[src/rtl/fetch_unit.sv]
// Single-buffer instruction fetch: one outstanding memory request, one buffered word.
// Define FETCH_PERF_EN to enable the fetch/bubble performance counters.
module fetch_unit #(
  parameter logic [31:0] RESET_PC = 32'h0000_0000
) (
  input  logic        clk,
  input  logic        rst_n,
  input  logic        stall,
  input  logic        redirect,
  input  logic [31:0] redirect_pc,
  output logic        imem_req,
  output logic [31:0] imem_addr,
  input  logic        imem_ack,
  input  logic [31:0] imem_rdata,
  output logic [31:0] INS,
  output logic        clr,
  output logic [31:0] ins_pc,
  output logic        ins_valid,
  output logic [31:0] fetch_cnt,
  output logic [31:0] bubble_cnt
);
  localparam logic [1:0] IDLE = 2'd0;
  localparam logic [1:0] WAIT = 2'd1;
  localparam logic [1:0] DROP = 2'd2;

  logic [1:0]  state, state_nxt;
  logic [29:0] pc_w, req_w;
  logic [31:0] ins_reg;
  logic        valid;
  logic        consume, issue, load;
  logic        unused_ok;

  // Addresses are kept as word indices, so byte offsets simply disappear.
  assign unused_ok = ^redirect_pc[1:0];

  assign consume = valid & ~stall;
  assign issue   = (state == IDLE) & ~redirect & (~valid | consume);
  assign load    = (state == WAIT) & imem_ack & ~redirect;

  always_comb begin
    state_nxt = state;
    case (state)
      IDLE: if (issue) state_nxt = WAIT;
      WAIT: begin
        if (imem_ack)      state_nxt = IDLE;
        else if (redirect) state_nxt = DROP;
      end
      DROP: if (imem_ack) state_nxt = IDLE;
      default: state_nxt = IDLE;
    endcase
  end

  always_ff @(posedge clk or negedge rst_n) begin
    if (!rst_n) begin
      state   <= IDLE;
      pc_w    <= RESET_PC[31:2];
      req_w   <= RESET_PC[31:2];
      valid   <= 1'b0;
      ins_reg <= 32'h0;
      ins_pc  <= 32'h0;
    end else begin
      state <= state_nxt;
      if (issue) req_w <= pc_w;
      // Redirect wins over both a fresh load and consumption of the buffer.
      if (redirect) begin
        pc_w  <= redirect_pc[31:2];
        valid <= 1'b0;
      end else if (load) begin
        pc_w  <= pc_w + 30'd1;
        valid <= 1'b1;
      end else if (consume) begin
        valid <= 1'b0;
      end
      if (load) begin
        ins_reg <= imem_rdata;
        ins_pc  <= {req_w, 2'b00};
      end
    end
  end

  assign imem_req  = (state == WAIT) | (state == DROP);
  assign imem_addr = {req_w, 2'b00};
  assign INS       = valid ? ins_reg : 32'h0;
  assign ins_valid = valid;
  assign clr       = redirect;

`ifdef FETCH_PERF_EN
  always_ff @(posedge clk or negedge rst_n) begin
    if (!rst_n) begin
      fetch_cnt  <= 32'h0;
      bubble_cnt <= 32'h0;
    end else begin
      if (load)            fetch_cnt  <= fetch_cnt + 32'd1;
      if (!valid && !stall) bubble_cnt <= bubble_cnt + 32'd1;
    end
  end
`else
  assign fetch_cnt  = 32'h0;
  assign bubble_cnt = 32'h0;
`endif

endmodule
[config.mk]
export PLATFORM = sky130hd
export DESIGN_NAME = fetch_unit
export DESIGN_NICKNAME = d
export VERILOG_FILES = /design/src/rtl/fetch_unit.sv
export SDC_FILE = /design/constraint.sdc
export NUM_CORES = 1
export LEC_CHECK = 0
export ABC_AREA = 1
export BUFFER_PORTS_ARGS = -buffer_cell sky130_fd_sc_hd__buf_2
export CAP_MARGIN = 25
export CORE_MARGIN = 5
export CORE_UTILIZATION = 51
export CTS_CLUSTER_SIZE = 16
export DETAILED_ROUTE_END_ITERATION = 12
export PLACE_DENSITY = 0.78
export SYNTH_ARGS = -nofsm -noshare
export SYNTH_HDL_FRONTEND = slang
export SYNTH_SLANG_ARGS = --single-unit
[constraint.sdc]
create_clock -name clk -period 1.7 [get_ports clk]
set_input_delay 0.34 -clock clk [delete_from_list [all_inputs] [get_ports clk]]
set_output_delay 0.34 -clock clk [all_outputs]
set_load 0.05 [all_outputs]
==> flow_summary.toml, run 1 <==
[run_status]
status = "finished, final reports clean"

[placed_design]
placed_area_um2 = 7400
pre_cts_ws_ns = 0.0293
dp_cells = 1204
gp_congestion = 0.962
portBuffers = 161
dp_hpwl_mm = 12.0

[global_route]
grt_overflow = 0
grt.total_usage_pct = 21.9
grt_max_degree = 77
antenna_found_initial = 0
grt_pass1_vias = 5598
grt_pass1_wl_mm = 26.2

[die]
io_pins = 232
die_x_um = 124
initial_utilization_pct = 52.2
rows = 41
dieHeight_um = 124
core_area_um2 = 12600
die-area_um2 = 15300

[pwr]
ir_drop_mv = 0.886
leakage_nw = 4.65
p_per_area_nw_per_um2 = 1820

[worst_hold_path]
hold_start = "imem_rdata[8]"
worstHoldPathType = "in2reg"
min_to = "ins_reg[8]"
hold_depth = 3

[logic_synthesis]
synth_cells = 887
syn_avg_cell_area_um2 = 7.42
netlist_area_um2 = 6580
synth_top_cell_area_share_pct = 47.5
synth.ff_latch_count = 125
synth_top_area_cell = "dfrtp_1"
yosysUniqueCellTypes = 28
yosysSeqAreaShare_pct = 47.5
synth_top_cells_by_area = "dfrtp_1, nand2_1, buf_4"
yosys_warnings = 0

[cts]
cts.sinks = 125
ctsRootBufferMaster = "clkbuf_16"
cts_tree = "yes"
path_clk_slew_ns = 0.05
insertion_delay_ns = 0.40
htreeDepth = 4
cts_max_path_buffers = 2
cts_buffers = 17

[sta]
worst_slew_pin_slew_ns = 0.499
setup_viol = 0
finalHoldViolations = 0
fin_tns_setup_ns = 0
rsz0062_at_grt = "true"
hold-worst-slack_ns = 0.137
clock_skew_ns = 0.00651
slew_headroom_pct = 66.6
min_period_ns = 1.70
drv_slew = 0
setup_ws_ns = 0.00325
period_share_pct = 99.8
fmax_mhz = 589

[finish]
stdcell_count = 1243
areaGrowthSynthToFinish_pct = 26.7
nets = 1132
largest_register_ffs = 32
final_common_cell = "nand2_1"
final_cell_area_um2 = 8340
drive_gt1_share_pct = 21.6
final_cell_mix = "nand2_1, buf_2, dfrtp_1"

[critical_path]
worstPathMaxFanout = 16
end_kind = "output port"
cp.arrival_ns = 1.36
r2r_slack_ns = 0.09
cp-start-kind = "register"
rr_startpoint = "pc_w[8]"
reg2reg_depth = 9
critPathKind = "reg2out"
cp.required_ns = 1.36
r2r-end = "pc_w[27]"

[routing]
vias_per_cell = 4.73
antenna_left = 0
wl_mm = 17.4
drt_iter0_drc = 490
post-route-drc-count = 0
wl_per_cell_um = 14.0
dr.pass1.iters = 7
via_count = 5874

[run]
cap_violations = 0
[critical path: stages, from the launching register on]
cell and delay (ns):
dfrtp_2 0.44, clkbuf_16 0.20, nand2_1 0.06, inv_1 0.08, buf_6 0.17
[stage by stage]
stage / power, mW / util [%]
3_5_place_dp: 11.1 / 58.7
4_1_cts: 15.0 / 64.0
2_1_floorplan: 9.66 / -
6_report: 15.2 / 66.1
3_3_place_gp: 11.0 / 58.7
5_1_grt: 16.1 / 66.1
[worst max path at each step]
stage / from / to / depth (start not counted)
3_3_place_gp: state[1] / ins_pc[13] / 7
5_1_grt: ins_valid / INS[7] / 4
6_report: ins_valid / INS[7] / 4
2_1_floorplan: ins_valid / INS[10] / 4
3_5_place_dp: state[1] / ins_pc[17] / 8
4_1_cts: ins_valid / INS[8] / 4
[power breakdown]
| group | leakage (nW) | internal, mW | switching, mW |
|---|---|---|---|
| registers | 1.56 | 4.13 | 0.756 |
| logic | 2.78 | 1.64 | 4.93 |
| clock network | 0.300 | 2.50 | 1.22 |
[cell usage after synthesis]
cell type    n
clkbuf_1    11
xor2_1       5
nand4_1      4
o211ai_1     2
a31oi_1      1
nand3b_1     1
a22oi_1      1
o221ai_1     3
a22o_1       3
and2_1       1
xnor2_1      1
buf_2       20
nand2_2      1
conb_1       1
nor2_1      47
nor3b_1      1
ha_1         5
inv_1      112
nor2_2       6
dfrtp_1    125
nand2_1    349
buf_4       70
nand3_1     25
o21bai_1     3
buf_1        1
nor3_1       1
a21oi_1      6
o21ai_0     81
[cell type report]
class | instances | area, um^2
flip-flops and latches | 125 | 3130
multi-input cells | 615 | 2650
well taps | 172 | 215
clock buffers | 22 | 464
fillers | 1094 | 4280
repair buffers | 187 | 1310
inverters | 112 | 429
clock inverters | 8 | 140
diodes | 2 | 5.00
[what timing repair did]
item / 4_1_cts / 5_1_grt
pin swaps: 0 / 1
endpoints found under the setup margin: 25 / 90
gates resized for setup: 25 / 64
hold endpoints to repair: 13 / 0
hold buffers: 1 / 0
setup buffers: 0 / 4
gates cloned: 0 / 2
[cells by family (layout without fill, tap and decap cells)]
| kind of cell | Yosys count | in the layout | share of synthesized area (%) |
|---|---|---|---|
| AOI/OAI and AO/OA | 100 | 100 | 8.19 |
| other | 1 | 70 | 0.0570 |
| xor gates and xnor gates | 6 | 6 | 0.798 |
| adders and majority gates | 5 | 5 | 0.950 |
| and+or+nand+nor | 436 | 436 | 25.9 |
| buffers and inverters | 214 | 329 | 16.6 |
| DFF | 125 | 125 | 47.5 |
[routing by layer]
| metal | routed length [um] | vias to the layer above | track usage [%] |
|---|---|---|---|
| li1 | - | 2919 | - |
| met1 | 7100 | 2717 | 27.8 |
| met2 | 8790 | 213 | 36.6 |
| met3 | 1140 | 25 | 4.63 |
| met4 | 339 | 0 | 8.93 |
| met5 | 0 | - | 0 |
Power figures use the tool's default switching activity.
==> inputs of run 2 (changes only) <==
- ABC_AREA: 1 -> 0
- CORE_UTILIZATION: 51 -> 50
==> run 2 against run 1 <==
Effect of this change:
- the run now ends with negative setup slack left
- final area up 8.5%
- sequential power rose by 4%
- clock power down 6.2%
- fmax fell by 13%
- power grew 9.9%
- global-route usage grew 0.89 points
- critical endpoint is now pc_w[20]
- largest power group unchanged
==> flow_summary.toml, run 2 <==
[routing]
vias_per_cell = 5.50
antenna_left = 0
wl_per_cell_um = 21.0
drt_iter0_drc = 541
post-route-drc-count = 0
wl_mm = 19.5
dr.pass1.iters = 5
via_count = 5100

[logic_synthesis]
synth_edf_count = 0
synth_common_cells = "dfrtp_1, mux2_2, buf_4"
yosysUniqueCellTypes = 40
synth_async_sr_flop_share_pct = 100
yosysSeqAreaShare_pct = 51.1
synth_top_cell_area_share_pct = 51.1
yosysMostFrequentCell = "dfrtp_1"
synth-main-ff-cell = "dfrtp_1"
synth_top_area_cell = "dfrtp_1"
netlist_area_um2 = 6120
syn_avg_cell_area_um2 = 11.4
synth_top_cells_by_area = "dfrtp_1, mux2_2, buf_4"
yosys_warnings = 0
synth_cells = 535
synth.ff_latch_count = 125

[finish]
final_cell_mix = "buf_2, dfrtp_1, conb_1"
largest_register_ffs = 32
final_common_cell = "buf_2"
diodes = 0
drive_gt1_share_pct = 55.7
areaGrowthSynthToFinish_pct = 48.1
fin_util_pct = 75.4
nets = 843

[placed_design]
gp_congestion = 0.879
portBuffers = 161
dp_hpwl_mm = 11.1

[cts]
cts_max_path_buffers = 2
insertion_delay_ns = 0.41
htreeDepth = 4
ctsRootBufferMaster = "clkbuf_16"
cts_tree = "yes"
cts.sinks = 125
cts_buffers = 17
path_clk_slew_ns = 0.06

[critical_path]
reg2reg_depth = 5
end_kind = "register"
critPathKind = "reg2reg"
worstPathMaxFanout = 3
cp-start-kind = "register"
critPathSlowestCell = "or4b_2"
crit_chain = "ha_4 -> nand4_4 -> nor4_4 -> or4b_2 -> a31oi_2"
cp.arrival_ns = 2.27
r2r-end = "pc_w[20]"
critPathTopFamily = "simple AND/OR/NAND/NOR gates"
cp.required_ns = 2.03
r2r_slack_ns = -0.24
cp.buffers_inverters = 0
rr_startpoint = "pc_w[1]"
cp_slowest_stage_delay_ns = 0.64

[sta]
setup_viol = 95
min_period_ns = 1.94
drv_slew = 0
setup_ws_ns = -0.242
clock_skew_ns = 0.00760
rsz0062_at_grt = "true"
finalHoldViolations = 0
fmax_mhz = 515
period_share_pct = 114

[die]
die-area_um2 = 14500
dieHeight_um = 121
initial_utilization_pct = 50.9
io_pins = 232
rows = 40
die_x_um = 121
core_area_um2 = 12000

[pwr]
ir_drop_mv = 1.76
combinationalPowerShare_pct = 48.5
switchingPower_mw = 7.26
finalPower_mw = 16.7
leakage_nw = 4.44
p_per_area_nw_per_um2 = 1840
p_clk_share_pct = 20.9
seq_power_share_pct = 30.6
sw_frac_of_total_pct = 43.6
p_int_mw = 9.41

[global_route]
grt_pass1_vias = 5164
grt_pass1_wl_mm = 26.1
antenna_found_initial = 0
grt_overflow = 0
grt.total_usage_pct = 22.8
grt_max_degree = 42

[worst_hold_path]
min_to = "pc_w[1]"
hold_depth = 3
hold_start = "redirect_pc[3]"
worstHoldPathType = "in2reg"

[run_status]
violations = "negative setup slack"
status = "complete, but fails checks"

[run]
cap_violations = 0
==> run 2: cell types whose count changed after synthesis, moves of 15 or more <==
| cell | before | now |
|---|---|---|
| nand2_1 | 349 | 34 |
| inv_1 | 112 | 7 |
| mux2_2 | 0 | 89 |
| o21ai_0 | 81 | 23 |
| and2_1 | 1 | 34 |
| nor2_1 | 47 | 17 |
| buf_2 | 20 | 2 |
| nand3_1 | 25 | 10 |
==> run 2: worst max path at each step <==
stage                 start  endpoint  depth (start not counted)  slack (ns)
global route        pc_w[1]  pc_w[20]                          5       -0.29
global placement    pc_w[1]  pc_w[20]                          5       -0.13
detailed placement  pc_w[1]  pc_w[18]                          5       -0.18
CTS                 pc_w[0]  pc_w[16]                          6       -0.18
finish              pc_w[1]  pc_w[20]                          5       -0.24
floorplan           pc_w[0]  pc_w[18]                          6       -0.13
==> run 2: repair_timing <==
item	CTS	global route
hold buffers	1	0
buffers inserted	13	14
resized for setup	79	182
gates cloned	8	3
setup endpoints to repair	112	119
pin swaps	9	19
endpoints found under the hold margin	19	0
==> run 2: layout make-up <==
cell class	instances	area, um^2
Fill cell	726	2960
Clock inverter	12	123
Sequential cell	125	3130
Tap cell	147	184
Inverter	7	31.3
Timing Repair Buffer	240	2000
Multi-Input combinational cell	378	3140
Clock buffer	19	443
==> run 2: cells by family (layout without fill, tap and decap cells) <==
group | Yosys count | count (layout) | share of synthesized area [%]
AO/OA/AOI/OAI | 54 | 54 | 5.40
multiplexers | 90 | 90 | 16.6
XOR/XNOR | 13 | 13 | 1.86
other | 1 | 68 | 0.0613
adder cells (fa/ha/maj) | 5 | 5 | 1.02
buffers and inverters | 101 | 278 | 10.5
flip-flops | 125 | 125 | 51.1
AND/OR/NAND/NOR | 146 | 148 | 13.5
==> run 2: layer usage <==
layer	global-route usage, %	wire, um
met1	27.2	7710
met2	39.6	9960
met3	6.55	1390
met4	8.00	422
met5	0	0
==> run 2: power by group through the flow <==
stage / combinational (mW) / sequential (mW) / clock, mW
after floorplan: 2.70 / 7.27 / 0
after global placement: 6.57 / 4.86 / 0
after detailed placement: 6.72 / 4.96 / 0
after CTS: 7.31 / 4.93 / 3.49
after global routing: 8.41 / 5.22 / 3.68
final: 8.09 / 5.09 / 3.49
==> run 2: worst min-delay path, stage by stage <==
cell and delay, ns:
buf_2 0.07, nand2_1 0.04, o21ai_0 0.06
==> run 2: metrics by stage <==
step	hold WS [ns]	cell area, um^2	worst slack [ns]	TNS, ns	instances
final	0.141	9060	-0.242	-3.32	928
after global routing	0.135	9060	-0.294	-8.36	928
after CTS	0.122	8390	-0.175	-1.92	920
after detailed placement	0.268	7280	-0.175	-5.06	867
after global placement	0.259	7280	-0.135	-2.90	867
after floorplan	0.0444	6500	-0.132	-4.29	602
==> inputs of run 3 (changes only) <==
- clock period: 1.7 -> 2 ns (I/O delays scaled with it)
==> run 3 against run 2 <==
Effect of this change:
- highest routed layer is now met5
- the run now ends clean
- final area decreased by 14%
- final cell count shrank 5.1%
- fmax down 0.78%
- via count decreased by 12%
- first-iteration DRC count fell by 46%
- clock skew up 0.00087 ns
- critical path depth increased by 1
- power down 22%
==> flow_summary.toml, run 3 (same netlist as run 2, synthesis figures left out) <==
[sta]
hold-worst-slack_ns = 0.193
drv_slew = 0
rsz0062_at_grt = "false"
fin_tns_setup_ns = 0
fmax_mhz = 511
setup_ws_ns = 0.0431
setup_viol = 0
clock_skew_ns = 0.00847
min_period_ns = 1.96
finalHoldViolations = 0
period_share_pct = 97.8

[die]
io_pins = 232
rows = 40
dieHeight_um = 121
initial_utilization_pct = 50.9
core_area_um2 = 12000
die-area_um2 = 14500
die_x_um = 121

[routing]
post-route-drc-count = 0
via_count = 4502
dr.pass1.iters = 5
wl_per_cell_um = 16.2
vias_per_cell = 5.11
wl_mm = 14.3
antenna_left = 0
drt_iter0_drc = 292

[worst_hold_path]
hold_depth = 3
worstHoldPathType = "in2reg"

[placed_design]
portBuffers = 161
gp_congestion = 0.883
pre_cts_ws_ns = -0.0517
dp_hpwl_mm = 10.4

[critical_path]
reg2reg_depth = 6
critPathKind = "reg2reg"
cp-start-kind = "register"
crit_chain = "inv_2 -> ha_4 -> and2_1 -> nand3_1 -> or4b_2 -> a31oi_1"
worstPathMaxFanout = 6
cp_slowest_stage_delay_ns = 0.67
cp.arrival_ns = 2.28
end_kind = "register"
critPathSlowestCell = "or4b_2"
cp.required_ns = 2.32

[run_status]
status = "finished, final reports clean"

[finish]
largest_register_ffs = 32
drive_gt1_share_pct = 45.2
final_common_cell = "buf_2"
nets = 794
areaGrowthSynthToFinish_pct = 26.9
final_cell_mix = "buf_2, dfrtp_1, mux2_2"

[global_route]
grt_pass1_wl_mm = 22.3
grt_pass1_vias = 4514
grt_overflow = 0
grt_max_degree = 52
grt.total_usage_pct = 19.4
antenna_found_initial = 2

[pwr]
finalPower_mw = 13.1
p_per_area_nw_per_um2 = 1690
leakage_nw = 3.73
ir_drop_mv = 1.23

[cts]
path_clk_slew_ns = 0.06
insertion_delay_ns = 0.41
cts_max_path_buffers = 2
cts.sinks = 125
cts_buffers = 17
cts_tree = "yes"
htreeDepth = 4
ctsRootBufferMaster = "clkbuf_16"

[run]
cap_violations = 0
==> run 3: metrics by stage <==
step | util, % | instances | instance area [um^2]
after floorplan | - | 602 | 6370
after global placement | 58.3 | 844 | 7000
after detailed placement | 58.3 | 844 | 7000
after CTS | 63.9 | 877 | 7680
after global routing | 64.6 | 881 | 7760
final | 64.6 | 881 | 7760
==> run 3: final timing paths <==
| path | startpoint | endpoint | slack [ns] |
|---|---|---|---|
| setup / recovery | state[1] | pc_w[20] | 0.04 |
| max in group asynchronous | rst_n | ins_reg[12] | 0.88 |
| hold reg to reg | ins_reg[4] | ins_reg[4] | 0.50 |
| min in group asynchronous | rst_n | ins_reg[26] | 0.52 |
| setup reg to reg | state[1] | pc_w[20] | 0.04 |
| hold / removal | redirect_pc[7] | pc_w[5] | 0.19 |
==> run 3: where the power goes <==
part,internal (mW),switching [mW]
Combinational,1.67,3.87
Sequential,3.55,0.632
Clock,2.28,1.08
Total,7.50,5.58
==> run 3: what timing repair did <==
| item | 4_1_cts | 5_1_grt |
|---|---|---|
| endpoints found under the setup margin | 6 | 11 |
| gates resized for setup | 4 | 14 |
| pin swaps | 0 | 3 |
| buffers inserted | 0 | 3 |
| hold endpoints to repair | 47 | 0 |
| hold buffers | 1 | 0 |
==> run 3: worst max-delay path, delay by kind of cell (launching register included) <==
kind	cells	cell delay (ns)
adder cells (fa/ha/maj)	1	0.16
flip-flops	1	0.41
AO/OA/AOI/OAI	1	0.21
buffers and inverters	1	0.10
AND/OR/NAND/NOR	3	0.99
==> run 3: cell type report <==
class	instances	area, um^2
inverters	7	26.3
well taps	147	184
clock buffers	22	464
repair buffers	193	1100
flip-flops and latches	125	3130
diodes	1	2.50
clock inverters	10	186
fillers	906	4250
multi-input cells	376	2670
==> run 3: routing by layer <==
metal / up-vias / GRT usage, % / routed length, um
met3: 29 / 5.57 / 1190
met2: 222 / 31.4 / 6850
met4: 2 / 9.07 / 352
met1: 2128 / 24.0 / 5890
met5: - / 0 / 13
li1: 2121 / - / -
....
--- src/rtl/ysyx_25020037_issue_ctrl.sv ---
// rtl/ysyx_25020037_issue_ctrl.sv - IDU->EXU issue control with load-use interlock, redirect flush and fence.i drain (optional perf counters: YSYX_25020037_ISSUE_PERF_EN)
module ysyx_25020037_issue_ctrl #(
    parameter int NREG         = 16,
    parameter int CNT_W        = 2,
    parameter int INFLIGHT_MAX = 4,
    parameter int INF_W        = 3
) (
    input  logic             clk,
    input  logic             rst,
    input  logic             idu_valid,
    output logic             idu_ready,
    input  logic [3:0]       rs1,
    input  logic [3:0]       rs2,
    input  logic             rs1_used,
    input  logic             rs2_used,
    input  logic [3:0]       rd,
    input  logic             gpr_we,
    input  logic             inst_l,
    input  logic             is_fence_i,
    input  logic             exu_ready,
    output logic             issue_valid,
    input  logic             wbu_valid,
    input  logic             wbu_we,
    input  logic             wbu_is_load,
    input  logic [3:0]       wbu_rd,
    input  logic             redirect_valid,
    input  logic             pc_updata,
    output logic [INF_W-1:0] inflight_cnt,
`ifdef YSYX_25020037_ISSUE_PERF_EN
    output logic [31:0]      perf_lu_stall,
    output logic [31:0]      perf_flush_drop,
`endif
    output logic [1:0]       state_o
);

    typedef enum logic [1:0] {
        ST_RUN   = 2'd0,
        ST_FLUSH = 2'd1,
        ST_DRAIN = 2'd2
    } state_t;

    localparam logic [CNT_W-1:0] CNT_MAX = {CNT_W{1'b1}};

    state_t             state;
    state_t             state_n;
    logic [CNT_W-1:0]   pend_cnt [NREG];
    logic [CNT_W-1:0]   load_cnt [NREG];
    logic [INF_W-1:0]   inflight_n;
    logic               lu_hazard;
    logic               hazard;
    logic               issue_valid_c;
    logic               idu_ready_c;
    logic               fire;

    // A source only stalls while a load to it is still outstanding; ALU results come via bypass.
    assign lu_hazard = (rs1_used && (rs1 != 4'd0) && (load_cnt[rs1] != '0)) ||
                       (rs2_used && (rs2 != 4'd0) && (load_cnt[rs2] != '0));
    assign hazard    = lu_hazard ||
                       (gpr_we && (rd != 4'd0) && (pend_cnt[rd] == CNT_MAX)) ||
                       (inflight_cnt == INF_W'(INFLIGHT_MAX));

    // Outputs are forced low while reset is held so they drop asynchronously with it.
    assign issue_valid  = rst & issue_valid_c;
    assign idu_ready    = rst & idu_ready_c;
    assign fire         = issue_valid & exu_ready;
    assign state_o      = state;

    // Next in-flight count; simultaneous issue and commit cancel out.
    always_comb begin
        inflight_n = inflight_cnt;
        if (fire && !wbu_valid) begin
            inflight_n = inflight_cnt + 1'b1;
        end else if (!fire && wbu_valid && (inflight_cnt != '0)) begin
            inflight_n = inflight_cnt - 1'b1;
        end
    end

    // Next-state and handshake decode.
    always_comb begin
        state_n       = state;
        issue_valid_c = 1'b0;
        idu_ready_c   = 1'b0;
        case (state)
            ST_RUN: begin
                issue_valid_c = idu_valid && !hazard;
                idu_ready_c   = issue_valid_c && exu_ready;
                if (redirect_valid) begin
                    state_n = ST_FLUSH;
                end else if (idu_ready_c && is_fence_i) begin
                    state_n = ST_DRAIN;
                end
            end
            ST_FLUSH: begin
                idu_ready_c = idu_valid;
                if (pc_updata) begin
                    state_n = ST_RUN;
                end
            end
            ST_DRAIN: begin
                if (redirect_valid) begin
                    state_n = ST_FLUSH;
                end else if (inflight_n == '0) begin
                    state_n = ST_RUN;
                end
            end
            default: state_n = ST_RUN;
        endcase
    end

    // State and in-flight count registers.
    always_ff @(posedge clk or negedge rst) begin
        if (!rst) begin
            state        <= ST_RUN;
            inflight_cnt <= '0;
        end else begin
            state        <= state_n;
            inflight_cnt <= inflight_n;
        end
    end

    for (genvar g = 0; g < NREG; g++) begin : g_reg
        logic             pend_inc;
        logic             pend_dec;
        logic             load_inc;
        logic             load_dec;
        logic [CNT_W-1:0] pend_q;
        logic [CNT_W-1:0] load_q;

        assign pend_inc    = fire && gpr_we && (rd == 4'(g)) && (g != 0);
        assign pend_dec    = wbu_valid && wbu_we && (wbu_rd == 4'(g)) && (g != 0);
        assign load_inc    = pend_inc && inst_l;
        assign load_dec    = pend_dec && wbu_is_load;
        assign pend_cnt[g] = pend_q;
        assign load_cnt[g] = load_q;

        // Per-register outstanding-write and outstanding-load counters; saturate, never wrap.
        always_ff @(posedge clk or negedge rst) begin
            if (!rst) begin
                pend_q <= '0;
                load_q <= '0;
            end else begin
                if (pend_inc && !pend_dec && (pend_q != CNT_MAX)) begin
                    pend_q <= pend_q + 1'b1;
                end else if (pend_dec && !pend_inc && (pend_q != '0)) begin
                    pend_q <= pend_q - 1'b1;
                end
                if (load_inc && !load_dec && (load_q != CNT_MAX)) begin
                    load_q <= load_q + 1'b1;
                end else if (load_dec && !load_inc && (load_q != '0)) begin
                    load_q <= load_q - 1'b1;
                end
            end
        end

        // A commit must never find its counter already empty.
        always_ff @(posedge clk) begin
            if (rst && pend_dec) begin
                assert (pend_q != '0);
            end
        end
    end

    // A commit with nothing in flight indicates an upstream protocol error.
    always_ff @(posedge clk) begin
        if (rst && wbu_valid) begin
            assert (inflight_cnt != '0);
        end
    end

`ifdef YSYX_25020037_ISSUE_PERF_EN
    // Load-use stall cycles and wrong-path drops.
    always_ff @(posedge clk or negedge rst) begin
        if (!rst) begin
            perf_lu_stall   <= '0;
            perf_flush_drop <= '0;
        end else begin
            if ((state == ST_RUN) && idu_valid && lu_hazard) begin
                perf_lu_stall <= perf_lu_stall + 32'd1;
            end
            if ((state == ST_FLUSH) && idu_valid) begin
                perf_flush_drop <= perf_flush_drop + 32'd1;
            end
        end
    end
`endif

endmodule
....
- TASK ITEM -
Check each line of the entries for the word "class". State how many lines hold it, and write nothing else.

- RESPONSE BELOW -
3